Wasn't McCoy able to identify the spy in "The Trouble with Tribbles" as a klingon by a quick scan of his anatomy?
 
His anatomy or physiology (heart rate, body temperature), yes.

But being able to tell that somebody posing as a human is not human is rather different from being able to tell how this somebody is put together exactly. I mean, you could look under the skirt of a transvestite and exclaim "Hey, that's not a lady!", but that still wouldn't qualify you to perform life-saving surgery on him...

Timo Saloniemi
 
He didn't just identify him has being not human, he clearly stated "Jim, this man is a klingon!"
 
...Had he then proceeded to perform surgery on him, I'd be impressed. As matters stand, I am not. ;)

Timo Saloniemi
 
orac said:
He didn't just identify him has being not human, he clearly stated "Jim, this man is a klingon!"

BP, heart rate, electrical energy, body temperature, breathing rate, metabolism, and redudant organs, all of which could be picked up by the tricorder, and who knows what else all could've told McCoy that he was a Klingon.

"Hey, this guy has twice the heart-rate of a human, just like Klingons do! And his BP is like that of a Klingon. Why... he must be a KLINGON!"

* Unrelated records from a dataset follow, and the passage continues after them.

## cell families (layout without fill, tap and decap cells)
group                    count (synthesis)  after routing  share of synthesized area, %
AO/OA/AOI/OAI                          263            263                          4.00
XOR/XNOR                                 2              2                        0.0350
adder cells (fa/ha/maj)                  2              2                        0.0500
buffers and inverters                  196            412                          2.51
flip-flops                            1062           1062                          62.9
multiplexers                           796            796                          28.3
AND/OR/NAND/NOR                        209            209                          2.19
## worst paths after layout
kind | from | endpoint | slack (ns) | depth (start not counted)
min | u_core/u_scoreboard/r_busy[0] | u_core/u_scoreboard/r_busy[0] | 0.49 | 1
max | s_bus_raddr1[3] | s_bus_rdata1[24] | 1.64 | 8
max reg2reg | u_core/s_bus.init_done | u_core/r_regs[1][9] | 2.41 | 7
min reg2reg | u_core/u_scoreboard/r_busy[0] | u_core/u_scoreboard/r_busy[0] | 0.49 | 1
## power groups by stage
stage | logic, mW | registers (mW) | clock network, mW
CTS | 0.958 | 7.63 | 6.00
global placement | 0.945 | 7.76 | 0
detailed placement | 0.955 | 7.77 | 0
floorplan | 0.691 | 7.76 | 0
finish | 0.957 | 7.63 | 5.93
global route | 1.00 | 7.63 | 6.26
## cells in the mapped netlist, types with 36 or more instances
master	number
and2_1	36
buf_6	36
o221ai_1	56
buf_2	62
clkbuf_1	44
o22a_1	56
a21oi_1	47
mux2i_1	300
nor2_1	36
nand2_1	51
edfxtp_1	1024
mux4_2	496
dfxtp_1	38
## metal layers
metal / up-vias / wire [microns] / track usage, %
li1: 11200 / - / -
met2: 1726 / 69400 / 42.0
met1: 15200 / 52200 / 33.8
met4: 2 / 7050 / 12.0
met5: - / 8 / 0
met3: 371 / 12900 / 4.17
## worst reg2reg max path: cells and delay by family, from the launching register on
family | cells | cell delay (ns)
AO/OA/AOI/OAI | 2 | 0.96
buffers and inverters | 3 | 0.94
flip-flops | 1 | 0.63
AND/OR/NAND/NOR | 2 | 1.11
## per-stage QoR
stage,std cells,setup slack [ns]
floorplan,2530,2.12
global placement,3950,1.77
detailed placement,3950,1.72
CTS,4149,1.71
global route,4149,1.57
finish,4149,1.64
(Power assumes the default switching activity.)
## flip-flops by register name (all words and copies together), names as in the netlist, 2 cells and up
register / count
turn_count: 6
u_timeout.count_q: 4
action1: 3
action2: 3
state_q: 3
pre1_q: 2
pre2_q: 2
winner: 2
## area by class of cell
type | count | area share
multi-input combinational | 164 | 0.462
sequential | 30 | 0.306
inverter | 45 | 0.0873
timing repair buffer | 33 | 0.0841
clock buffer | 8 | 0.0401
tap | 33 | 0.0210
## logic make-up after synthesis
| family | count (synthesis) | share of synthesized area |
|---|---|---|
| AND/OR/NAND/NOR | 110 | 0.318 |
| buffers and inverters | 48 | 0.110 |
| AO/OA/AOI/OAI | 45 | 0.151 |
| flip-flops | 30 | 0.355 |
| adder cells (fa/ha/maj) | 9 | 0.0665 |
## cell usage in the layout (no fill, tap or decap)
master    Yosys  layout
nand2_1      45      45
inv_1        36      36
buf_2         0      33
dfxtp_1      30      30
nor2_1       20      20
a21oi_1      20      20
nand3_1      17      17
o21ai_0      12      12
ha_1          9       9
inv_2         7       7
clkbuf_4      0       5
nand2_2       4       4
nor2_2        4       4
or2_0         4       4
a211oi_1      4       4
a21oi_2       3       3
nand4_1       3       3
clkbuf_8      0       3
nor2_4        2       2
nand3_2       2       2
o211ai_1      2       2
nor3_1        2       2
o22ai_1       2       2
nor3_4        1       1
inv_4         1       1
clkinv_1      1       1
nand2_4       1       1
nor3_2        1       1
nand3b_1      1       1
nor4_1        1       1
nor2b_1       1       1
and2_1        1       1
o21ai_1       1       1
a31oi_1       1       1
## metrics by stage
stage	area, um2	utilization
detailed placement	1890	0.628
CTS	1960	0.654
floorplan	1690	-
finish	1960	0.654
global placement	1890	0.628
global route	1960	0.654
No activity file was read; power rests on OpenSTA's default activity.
--- config.mk ---
export PLATFORM = sky130hd
export DESIGN_NAME = alu_unit
export DESIGN_NICKNAME = d
export VERILOG_FILES = /design/src/rtl/cpu_pkg.sv /design/src/rtl/alu_unit.sv /design/src/rtl/cpu_alu.sv /design/src/rtl/alu_sequencer.sv
export SDC_FILE = /design/constraint.sdc
export NUM_CORES = 1
export LEC_CHECK = 0
export BUFFER_PORTS_ARGS = -buffer_cell sky130_fd_sc_hd__buf_4
export CORE_MARGIN = 10
export CORE_UTILIZATION = 60
export CTS_CLUSTER_DIAMETER = 100
export CTS_CLUSTER_SIZE = 8
export DETAILED_ROUTE_END_ITERATION = 12
export GPL_ROUTABILITY_DRIVEN = 0
export PLACE_DENSITY = 0.81
export SETUP_SLACK_MARGIN = 0.2
export SYNTH_ARGS = -nofsm -noshare
export SYNTH_HDL_FRONTEND = slang
export SYNTH_SLANG_ARGS = --single-unit
--- constraint.sdc ---
create_clock -name clock -period 6.5 [get_ports clock]
set_input_delay 0.65 -clock clock [delete_from_list [all_inputs] [get_ports clock]]
set_output_delay 0.65 -clock clock [all_outputs]
set_load 0.02 [all_outputs]
--- src/rtl/cpu_pkg.sv ---
// ---------------------------------------------------------------------------
// cpu_pkg
// Shared definitions for the ALU sequencer slice: data/op widths, the ALU
// op-code map, the multiply iteration count and the sequencer state type.
// No ports (package).
// ---------------------------------------------------------------------------
package cpu_pkg;

    localparam int DATA_W   = 32;
    localparam int OP_W     = 4;
    localparam int MUL_ITER = 32;
    localparam int CNT_W    = 6;

    localparam logic [OP_W-1:0] OP_OR  = 4'd0;
    localparam logic [OP_W-1:0] OP_AND = 4'd1;
    localparam logic [OP_W-1:0] OP_NOT = 4'd2;
    localparam logic [OP_W-1:0] OP_ADD = 4'd3;
    localparam logic [OP_W-1:0] OP_SUB = 4'd4;
    localparam logic [OP_W-1:0] OP_MUL = 4'd5;

    // Count value seen on the edge that performs the final multiply pass.
    localparam logic [CNT_W-1:0] MUL_LAST = CNT_W'(MUL_ITER - 1);

    typedef enum logic [1:0] {
        SEQ_IDLE = 2'd0,
        SEQ_EXEC = 2'd1,
        SEQ_MUL  = 2'd2,
        SEQ_DONE = 2'd3
    } seq_state_t;

endpackage

--- src/rtl/alu_unit.sv ---
// ---------------------------------------------------------------------------
// alu_unit
// Wrapper joining the sequencer to the ALU it controls.
// Ports:
//   clock, clear_n  - clock and asynchronous active-low reset
//   start, op, a, b - operation request
//   busy, done      - handshake status
//   result          - completed result
// ---------------------------------------------------------------------------
module alu_unit
    import cpu_pkg::*;
(
    input  logic              clock,
    input  logic              clear_n,
    input  logic              start,
    input  logic [OP_W-1:0]   op,
    input  logic [DATA_W-1:0] a,
    input  logic [DATA_W-1:0] b,
    output logic              busy,
    output logic              done,
    output logic [DATA_W-1:0] result
);

    logic [DATA_W-1:0] w_aluA;
    logic [DATA_W-1:0] w_aluB;
    logic [OP_W-1:0]   w_aluOp;
    logic [DATA_W-1:0] w_aluResult;

    alu_sequencer u_seq (
        .clock      (clock),
        .clear_n    (clear_n),
        .start      (start),
        .op         (op),
        .a          (a),
        .b          (b),
        .busy       (busy),
        .done       (done),
        .result     (result),
        .alu_a      (w_aluA),
        .alu_b      (w_aluB),
        .alu_op     (w_aluOp),
        .alu_result (w_aluResult)
    );

    cpu_alu u_alu (
        .i_a      (w_aluA),
        .i_b      (w_aluB),
        .i_op     (w_aluOp),
        .o_result (w_aluResult)
    );

endmodule

--- src/rtl/cpu_alu.sv ---
// ---------------------------------------------------------------------------
// cpu_alu
// Purely combinational 32-bit ALU driven by the sequencer.
// Ports:
//   i_a, i_b  - operands
//   i_op      - op select (OR, AND, NOT A, ADD, SUB); every other code
//               returns zero, including the MUL code, which the sequencer
//               never presents here
//   o_result  - combinational result, modulo 2^32
// ---------------------------------------------------------------------------
module cpu_alu
    import cpu_pkg::*;
(
    input  logic [DATA_W-1:0] i_a,
    input  logic [DATA_W-1:0] i_b,
    input  logic [OP_W-1:0]   i_op,
    output logic [DATA_W-1:0] o_result
);

    always_comb begin
        o_result = '0;
        case (i_op)
            OP_OR:   o_result = i_a | i_b;
            OP_AND:  o_result = i_a & i_b;
            OP_NOT:  o_result = ~i_a;
            OP_ADD:  o_result = i_a + i_b;
            OP_SUB:  o_result = i_a - i_b;
            default: o_result = '0;
        endcase
    end

endmodule

--- src/rtl/alu_sequencer.sv ---
// ---------------------------------------------------------------------------
// alu_sequencer
// Multi-cycle controller that owns the ALU inputs and runs one operation per
// start/done handshake. Single-pass ops take one ALU cycle; MUL is built
// from 32 shift-and-add passes through the ALU's ADD.
// Ports:
//   clock, clear_n  - clock and asynchronous active-low reset
//   start, op, a, b - request, sampled only while idle
//   busy            - high in every non-idle state
//   done            - one-cycle completion pulse
//   result          - registered result, held until the next completion
//   alu_a/alu_b/alu_op - drive the external ALU
//   alu_result      - combinational ALU output
// ---------------------------------------------------------------------------
module alu_sequencer
    import cpu_pkg::*;
(
    input  logic              clock,
    input  logic              clear_n,
    input  logic              start,
    input  logic [OP_W-1:0]   op,
    input  logic [DATA_W-1:0] a,
    input  logic [DATA_W-1:0] b,
    output logic              busy,
    output logic              done,
    output logic [DATA_W-1:0] result,
    output logic [DATA_W-1:0] alu_a,
    output logic [DATA_W-1:0] alu_b,
    output logic [OP_W-1:0]   alu_op,
    input  logic [DATA_W-1:0] alu_result
);

    seq_state_t        r_state;
    seq_state_t        w_nextState;

    logic [DATA_W-1:0] r_aQ;
    logic [DATA_W-1:0] r_bQ;
    logic [OP_W-1:0]   r_opQ;
    logic [DATA_W-1:0] r_acc;
    logic [DATA_W-1:0] r_mcand;
    logic [DATA_W-1:0] r_mplier;
    logic [CNT_W-1:0]  r_count;
    logic [DATA_W-1:0] r_result;

    logic              w_mulLast;
    logic [DATA_W-1:0] w_accNext;

    // The ALU adds acc+mcand every MUL cycle; the sum is only kept when the
    // current multiplier bit is set.
    assign w_accNext = r_mplier[0] ? alu_result : r_acc;
    assign w_mulLast = (r_count == MUL_LAST);

    // Status comes straight from the state register so it cannot glitch.
    assign busy   = (r_state != SEQ_IDLE);
    assign done   = (r_state == SEQ_DONE);
    assign result = r_result;

    always_ff @(posedge clock or negedge clear_n) begin
        if (!clear_n) begin
            r_state <= SEQ_IDLE;
        end else begin
            r_state <= w_nextState;
        end
    end

    always_comb begin
        w_nextState = r_state;
        alu_a       = r_aQ;
        alu_b       = r_bQ;
        alu_op      = r_opQ;
        case (r_state)
            SEQ_IDLE: begin
                if (start) begin
                    w_nextState = (op == OP_MUL) ? SEQ_MUL : SEQ_EXEC;
                end
            end
            SEQ_EXEC: begin
                w_nextState = SEQ_DONE;
            end
            SEQ_MUL: begin
                alu_a  = r_acc;
                alu_b  = r_mcand;
                alu_op = OP_ADD;
                if (w_mulLast) begin
                    w_nextState = SEQ_DONE;
                end
            end
            SEQ_DONE: begin
                w_nextState = SEQ_IDLE;
            end
            default: begin
                w_nextState = SEQ_IDLE;
            end
        endcase
    end

    // Operand capture and the shift-and-add datapath. result only moves on
    // the edge leaving EXEC or the final MUL pass, so it stays stable while
    // done is high and until the next operation completes.
    always_ff @(posedge clock or negedge clear_n) begin
        if (!clear_n) begin
            r_aQ     <= '0;
            r_bQ     <= '0;
            r_opQ    <= '0;
            r_acc    <= '0;
            r_mcand  <= '0;
            r_mplier <= '0;
            r_count  <= '0;
            r_result <= '0;
        end else begin
            case (r_state)
                SEQ_IDLE: begin
                    if (start) begin
                        r_aQ  <= a;
                        r_bQ  <= b;
                        r_opQ <= op;
                        if (op == OP_MUL) begin
                            r_acc    <= '0;
                            r_mcand  <= a;
                            r_mplier <= b;
                            r_count  <= '0;
                        end
                    end
                end
                SEQ_EXEC: begin
                    r_result <= alu_result;
                end
                SEQ_MUL: begin
                    r_acc    <= w_accNext;
                    r_mcand  <= r_mcand << 1;
                    r_mplier <= r_mplier >> 1;
                    r_count  <= r_count + 1'b1;
                    if (w_mulLast) begin
                        r_result <= w_accNext;
                    end
                end
                default: begin
                end
            endcase
        end
    end

endmodule
==> results.md <==
- Status: completed
- Vias in the first global route: 10900
- Fin Setup TNS: 0 ns
- Worst path most repeated cell: nor2_1
- Fin crit period: 5.37 ns
- Setup bufs post-CTS: 0
- Port Buffer Count: 104
- Site row count: 53
- Startpoint types: register
- Slowest CP cell: ha_4
- Actual slew at the worst max-slew pin: 0.965 ns
- Final wirelength: 36500 um
- DR iter-0 viols: 1126
- Post-DRT Antenna Nets: 0
- Synthesized area per cell: 9.41 um2
- Synth async-reset ratio: 100%
- Drt wl/cell: 21.3 um
- Worst Path Buf+Inv: 2
- Mapped Nets: 1493
- Post-synthesis sequential area ratio: 39.2%
- Layout cell share with drive strength beyond 1: 19.7%
- Clock transition at the registers of the reported paths: 0.06 ns
- CTS Hold Bufs: 0
- Largest net degree at the start of global routing: 78
- IO Pins: 105
- CTS tree: built
- Area growth syn-to-layout: 12.8%
- Vias per inst: 6.65
- Initial antenna violation count: 0
- CP max FO: 77
- R2R depth: 19
- CP Class: reg -> reg
- Netlist cell types: 75
- Top delay family on crit path: compound AO/OA/AOI/OAI gates
- Post-synth EDFFs: 0
- CTS Buf Count: 29
- Ys Warns: 0
- RSZ-0062 raised after global routing: no
- R2R setup slack: 1.13 ns
- DR DRC count: 0
- Hold WC Path Type: in -> async
- Total vias in the final route: 11400
- First-pass DRT Iterations: 5
- Starting Density: 61.5%
- Full die area: 28000 um2
- Clk sinks: 204
- Placed cells: 1682
- Fin. max-slew vios: 0
- GRT Util Overall: 24.7%
- RR Endpoint: u_seq.r_acc[28]
- Fin Hold WS: 0.104 ns
- Fin cells: 1713
- First-pass GRT wire length: 58500 um
- Critical R2R Launch: u_seq.r_state[0]
- Final Hold Vio Count: 0
- Maximum root-to-sink buffer count: 3
- Final setup skew: 0.0327 ns
- H-tree levels: 1
- Worst EP arrival: 5.82 ns
- Final net count: 1548
- Total core area: 21200 um2
- DP Wirelength: 25700 um
- Max-Cap Viols: 0
- Worst skew pair latency: 0.56 ns
- Crit path from: u_seq.r_state[0]
- CP cell instances: inv_1 -> ha_4 -> buf_12 -> or4b_1 -> a211oi_4 -> nand2_2 -> nor2_1 -> nor2_1 -> xor2_1 -> ha_1 -> a21o_1 -> a21o_1 -> a21oi_1 -> o21ai_0 -> a21oi_1 -> mux2_2 -> nor2_1 -> nor3_1 -> o21ai_0
- Pre-CTS setup slack: 1.29 ns
- Final period utilization: 82.6%
- Die Height: 167 um
- Die width: 167 um
- CTS root buffer: clkbuf_16
- WP data required: 6.96 ns
- Seq cells post-synth: 204
- Crit-path max cell delay: 0.69 ns
- Max Freq: 0.186 GHz
- Worst setup margin: 1.13 ns
- GRT Residual Overflow: 0
- Worst relative slew slack: 35.7%
- Cells after Synth: 1383
- Worst Setup End Kind: register
- Final number of setup-violating endpoints: 0
- Synth Cell Area: 13000 um2
- Diode count: 0
- Primary FF master, synth: dfrtp_1
- Post-CTS sizing: 0
## layout by cell type (no fill, tap or decap), drive strengths merged, types with 8 or more instances in the layout
master,count
mux2i,73
buf,120
xor2,24
xnor2,29
mux2,110
a31oi,18
nand3,21
clkbuf,30
o31ai,9
a21oi,144
nor3b,21
ha,38
o22ai,13
a21o,18
nand4,9
inv,30
or3,8
nor2,100
nor2b,8
and3,49
a221o,31
nor3,34
o21ai,114
nand2,82
nand2b,12
dfrtp,204
## stage by stage
step	utilization [%]	instance area, um2
2_1_floorplan	-	13000
3_3_place_gp	65.8	13900
3_5_place_dp	65.8	13900
4_1_cts	69.4	14700
5_1_grt	69.4	14700
6_report	69.4	14700
## kinds of logic (layout without fill, tap and decap cells)
family | after synthesis | in the layout | share of synthesized area, %
AOI/OAI and AO/OA | 412 | 412 | 19.9
and+or+nand+nor | 365 | 365 | 14.3
DFF | 204 | 204 | 39.2
muxes | 183 | 183 | 15.1
buffers and inverters | 127 | 182 | 4.12
xor gates and xnor gates | 53 | 53 | 3.57
adders and majority gates | 39 | 39 | 3.81
## per-layer routing
metal | part of all wire (%) | global-route usage, %
met1 | 44 | 35.9
met2 | 43 | 35.8
met3 | 10 | 5.81
met4 | 2.4 | 7.12
met5 | 0 | 0
## state kept, by name (all words and copies together), names as in the netlist
register	flops
u_seq.r_aQ	32
u_seq.r_acc	32
u_seq.r_bQ	32
u_seq.r_mcand	32
u_seq.r_mplier	32
u_seq.result	32
u_seq.r_count	6
u_seq.r_opQ	4
u_seq.r_state	2
## worst max path at each step
stage | to | slack [ns] | cells past startpoint
3_5_place_dp | u_seq.r_acc[28] | 1.29 | 19
4_1_cts | u_seq.r_acc[28] | 1.22 | 19
2_1_floorplan | u_seq.r_acc[25] | 1.30 | 29
3_3_place_gp | u_seq.r_acc[28] | 1.38 | 19
5_1_grt | u_seq.r_acc[25] | 0.74 | 21
6_report | u_seq.r_acc[28] | 1.13 | 19
## cell usage after synthesis (9+ instances only)
cell type,n,area [um2]
a21o_1,18,135
a21oi_1,144,721
a221o_1,31,310
a31oi_1,18,113
and3_1,49,307
buf_1,14,52.6
buf_2,18,90.1
clkbuf_1,60,225
dfrtp_1,204,5100
ha_1,38,475
inv_1,29,109
mux2_2,110,1240
mux2i_1,73,731
nand2_1,81,304
nand2b_1,12,75.1
nand3_1,21,105
nand4_1,9,56.3
nor2_1,99,372
nor3_1,34,170
nor3b_1,20,150
o21ai_0,99,495
o21ai_1,15,75.1
o22ai_1,13,81.3
xnor2_1,29,254
xor2_1,24,210
## worst register-to-register path: stages, from the launching register on
cell and delay [ns]:
dfrtp_1 0.41, inv_1 0.16, ha_4 0.70, buf_12 0.43, or4b_1 0.57, a211oi_4 0.27, nand2_2 0.11, nor2_1 0.22
nor2_1 0.08, xor2_1 0.15, ha_1 0.44, a21o_1 0.21, a21o_1 0.18, a21oi_1 0.31, o21ai_0 0.13, a21oi_1 0.20
mux2_2 0.36, nor2_1 0.12, nor3_1 0.06, o21ai_0 0.19
## cell type report
| class | count | area, um2 |
|---|---|---|
| Inverter | 30 | 113 |
| Timing Repair Buffer | 121 | 927 |
| Multi-Input combinational cell | 1052 | 7430 |
| Clock inverter | 2 | 38.8 |
| Tap cell | 275 | 344 |
| Sequential cell | 204 | 5100 |
| Clock buffer | 29 | 726 |
| Fill cell | 1543 | 6470 |
Power is not shown: default switching activity piles up to over one toggle a cycle in this logic, so the estimate is an artifact.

Still dosen't mean he could perform surgery on him.

Identifying something from observable data is completely different than working on it.
 
One other thing with Uhura's language scene: given the reversed topic of Klingon (Object - Verb - Subject) it's REALLY easy for one not used to it to switch parts of speech like she did :p
 
I wonded why the outpost officer didn't question the awkard, halting, clumbsy, and stilted way Uhura was talking.